Exercise brief -
Starting with the first line of the records, write out each line exactly until you have included the line containing "synchronous active-high reset".

--*--

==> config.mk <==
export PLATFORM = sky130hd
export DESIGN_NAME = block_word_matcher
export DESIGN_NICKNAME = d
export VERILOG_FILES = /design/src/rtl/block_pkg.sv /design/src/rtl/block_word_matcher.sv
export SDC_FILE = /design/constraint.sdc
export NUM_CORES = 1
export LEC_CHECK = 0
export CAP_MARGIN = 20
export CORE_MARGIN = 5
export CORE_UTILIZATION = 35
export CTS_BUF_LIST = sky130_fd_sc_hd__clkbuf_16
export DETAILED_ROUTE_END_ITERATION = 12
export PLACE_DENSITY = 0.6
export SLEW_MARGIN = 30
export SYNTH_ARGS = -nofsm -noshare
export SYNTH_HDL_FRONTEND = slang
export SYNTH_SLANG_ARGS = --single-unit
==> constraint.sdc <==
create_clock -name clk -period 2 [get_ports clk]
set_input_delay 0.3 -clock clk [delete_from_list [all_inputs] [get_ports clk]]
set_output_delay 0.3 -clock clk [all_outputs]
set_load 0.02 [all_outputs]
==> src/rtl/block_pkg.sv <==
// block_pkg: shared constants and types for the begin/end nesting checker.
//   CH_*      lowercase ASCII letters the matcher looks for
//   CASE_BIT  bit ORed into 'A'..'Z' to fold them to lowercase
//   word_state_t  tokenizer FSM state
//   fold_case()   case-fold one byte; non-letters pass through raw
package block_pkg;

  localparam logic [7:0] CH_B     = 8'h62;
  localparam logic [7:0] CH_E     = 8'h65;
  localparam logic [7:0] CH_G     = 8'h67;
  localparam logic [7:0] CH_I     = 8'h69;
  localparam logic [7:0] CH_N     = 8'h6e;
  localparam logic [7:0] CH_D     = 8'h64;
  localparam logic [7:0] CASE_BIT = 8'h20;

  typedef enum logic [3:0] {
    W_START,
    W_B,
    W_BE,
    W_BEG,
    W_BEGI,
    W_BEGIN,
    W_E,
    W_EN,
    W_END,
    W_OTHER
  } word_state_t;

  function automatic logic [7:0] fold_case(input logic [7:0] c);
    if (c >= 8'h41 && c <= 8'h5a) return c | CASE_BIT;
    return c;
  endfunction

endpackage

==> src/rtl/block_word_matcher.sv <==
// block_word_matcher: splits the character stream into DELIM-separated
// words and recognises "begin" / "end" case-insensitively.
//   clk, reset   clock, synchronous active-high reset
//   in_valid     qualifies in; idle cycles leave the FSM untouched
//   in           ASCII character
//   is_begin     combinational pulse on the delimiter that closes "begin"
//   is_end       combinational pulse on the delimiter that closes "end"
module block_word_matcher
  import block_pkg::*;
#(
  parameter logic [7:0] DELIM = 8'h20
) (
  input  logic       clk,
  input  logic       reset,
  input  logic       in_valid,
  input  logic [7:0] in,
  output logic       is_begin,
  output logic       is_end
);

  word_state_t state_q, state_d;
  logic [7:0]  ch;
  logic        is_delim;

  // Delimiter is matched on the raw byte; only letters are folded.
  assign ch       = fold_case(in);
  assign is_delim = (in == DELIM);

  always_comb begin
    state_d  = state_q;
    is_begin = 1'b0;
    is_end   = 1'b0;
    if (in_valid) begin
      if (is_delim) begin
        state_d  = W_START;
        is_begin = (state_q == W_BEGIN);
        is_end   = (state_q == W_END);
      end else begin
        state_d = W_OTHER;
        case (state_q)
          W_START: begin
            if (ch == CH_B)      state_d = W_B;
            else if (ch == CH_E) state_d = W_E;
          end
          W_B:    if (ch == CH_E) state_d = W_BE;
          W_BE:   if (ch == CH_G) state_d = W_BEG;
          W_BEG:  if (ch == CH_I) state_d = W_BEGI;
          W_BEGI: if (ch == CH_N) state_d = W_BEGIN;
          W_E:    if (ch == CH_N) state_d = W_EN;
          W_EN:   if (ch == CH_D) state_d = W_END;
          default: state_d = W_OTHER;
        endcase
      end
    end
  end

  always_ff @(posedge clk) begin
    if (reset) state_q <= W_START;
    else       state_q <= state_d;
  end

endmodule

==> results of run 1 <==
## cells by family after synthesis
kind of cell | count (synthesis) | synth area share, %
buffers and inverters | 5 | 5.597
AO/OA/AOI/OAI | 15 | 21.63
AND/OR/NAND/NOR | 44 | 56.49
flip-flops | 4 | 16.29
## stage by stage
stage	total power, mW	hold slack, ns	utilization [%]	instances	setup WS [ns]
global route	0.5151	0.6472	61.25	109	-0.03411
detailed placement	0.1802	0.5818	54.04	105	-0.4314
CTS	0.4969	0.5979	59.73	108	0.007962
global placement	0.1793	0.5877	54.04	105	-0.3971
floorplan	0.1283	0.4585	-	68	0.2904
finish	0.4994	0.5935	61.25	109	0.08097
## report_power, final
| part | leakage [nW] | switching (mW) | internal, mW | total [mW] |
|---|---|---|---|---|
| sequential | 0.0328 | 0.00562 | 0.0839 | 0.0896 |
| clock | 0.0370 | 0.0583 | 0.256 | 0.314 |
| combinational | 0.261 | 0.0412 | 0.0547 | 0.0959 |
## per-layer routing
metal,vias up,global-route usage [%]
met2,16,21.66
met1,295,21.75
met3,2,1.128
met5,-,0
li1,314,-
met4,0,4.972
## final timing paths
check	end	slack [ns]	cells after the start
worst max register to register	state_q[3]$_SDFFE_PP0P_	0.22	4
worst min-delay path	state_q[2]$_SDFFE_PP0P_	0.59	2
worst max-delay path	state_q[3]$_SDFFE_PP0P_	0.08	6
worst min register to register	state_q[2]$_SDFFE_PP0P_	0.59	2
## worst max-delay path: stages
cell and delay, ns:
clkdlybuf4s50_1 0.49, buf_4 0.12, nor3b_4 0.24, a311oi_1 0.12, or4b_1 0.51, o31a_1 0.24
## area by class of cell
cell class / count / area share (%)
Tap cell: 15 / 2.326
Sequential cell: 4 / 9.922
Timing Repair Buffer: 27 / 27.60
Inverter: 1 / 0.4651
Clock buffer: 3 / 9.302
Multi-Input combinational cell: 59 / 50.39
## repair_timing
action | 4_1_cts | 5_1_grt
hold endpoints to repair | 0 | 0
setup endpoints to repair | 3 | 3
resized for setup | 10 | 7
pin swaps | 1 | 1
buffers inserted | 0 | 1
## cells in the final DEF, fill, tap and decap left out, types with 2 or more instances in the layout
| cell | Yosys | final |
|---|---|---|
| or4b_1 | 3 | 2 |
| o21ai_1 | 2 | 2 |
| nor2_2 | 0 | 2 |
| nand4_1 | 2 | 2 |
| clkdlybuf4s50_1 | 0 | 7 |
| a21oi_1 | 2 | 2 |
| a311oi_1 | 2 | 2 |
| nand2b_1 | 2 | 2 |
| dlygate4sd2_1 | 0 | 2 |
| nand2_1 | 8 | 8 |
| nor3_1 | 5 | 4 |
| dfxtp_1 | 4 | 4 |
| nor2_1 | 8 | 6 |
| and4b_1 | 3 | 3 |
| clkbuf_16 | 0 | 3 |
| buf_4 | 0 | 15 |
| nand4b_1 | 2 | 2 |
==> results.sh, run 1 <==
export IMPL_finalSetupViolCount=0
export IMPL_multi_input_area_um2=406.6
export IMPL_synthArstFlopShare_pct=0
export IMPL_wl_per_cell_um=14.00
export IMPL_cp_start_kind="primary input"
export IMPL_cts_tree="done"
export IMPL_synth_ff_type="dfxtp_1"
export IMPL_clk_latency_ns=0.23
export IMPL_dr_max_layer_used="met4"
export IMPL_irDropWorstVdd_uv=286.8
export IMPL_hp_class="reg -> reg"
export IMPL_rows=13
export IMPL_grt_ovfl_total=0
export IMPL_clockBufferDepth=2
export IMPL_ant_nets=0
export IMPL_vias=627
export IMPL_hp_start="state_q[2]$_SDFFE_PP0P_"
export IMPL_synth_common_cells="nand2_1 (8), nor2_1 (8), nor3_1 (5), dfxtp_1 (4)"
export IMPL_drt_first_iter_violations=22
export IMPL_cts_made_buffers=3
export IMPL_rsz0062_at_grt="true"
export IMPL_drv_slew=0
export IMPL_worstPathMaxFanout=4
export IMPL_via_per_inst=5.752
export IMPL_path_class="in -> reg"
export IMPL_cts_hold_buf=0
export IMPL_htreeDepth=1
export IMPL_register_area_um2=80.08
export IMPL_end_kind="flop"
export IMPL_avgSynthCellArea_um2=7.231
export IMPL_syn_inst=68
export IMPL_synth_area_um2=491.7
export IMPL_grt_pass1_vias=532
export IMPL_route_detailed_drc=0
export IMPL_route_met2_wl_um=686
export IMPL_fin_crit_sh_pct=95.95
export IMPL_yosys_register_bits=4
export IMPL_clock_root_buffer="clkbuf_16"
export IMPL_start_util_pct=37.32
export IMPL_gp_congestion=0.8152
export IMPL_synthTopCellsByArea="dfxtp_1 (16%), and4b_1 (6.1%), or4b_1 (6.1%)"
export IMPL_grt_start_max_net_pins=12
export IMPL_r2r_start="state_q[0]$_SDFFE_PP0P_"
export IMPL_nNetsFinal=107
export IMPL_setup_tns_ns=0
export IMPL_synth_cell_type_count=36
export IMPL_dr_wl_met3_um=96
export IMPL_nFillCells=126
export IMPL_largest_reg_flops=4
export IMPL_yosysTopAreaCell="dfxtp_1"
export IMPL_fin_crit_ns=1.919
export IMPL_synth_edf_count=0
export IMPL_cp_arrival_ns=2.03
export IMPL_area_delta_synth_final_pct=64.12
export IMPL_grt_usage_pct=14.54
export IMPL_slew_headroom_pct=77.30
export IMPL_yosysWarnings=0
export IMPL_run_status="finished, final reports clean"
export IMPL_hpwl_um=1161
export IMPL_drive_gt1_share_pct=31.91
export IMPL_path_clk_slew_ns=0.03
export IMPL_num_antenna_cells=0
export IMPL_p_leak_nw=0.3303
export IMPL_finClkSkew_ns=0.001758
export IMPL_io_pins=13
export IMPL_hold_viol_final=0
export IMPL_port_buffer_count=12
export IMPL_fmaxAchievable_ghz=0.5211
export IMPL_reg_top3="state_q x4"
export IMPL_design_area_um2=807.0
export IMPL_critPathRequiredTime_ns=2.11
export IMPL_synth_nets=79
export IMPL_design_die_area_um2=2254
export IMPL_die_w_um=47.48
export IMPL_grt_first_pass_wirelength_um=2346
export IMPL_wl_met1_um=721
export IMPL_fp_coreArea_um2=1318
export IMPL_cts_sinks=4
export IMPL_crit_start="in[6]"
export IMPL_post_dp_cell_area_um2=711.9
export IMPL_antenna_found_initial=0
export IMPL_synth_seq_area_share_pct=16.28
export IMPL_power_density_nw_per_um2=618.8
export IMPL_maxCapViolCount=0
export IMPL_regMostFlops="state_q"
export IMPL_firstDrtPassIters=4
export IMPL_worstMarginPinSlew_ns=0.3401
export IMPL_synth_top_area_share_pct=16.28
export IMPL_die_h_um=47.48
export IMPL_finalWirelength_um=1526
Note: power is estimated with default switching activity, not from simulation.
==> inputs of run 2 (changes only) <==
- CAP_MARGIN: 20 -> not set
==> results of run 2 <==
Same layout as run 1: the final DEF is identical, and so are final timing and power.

--*--

Response to this task -
==> config.mk <==
export PLATFORM = sky130hd
export DESIGN_NAME = block_word_matcher
export DESIGN_NICKNAME = d
export VERILOG_FILES = /design/src/rtl/block_pkg.sv /design/src/rtl/block_word_matcher.sv
export SDC_FILE = /design/constraint.sdc
export NUM_CORES = 1
export LEC_CHECK = 0
export CAP_MARGIN = 20
export CORE_MARGIN = 5
export CORE_UTILIZATION = 35
export CTS_BUF_LIST = sky130_fd_sc_hd__clkbuf_16
export DETAILED_ROUTE_END_ITERATION = 12
export PLACE_DENSITY = 0.6
export SLEW_MARGIN = 30
export SYNTH_ARGS = -nofsm -noshare
export SYNTH_HDL_FRONTEND = slang
export SYNTH_SLANG_ARGS = --single-unit
==> constraint.sdc <==
create_clock -name clk -period 2 [get_ports clk]
set_input_delay 0.3 -clock clk [delete_from_list [all_inputs] [get_ports clk]]
set_output_delay 0.3 -clock clk [all_outputs]
set_load 0.02 [all_outputs]
==> src/rtl/block_pkg.sv <==
// block_pkg: shared constants and types for the begin/end nesting checker.
//   CH_*      lowercase ASCII letters the matcher looks for
//   CASE_BIT  bit ORed into 'A'..'Z' to fold them to lowercase
//   word_state_t  tokenizer FSM state
//   fold_case()   case-fold one byte; non-letters pass through raw
package block_pkg;

  localparam logic [7:0] CH_B     = 8'h62;
  localparam logic [7:0] CH_E     = 8'h65;
  localparam logic [7:0] CH_G     = 8'h67;
  localparam logic [7:0] CH_I     = 8'h69;
  localparam logic [7:0] CH_N     = 8'h6e;
  localparam logic [7:0] CH_D     = 8'h64;
  localparam logic [7:0] CASE_BIT = 8'h20;

  typedef enum logic [3:0] {
    W_START,
    W_B,
    W_BE,
    W_BEG,
    W_BEGI,
    W_BEGIN,
    W_E,
    W_EN,
    W_END,
    W_OTHER
  } word_state_t;

  function automatic logic [7:0] fold_case(input logic [7:0] c);
    if (c >= 8'h41 && c <= 8'h5a) return c | CASE_BIT;
    return c;
  endfunction

endpackage

==> src/rtl/block_word_matcher.sv <==
// block_word_matcher: splits the character stream into DELIM-separated
// words and recognises "begin" / "end" case-insensitively.
//   clk, reset   clock, synchronous active-high reset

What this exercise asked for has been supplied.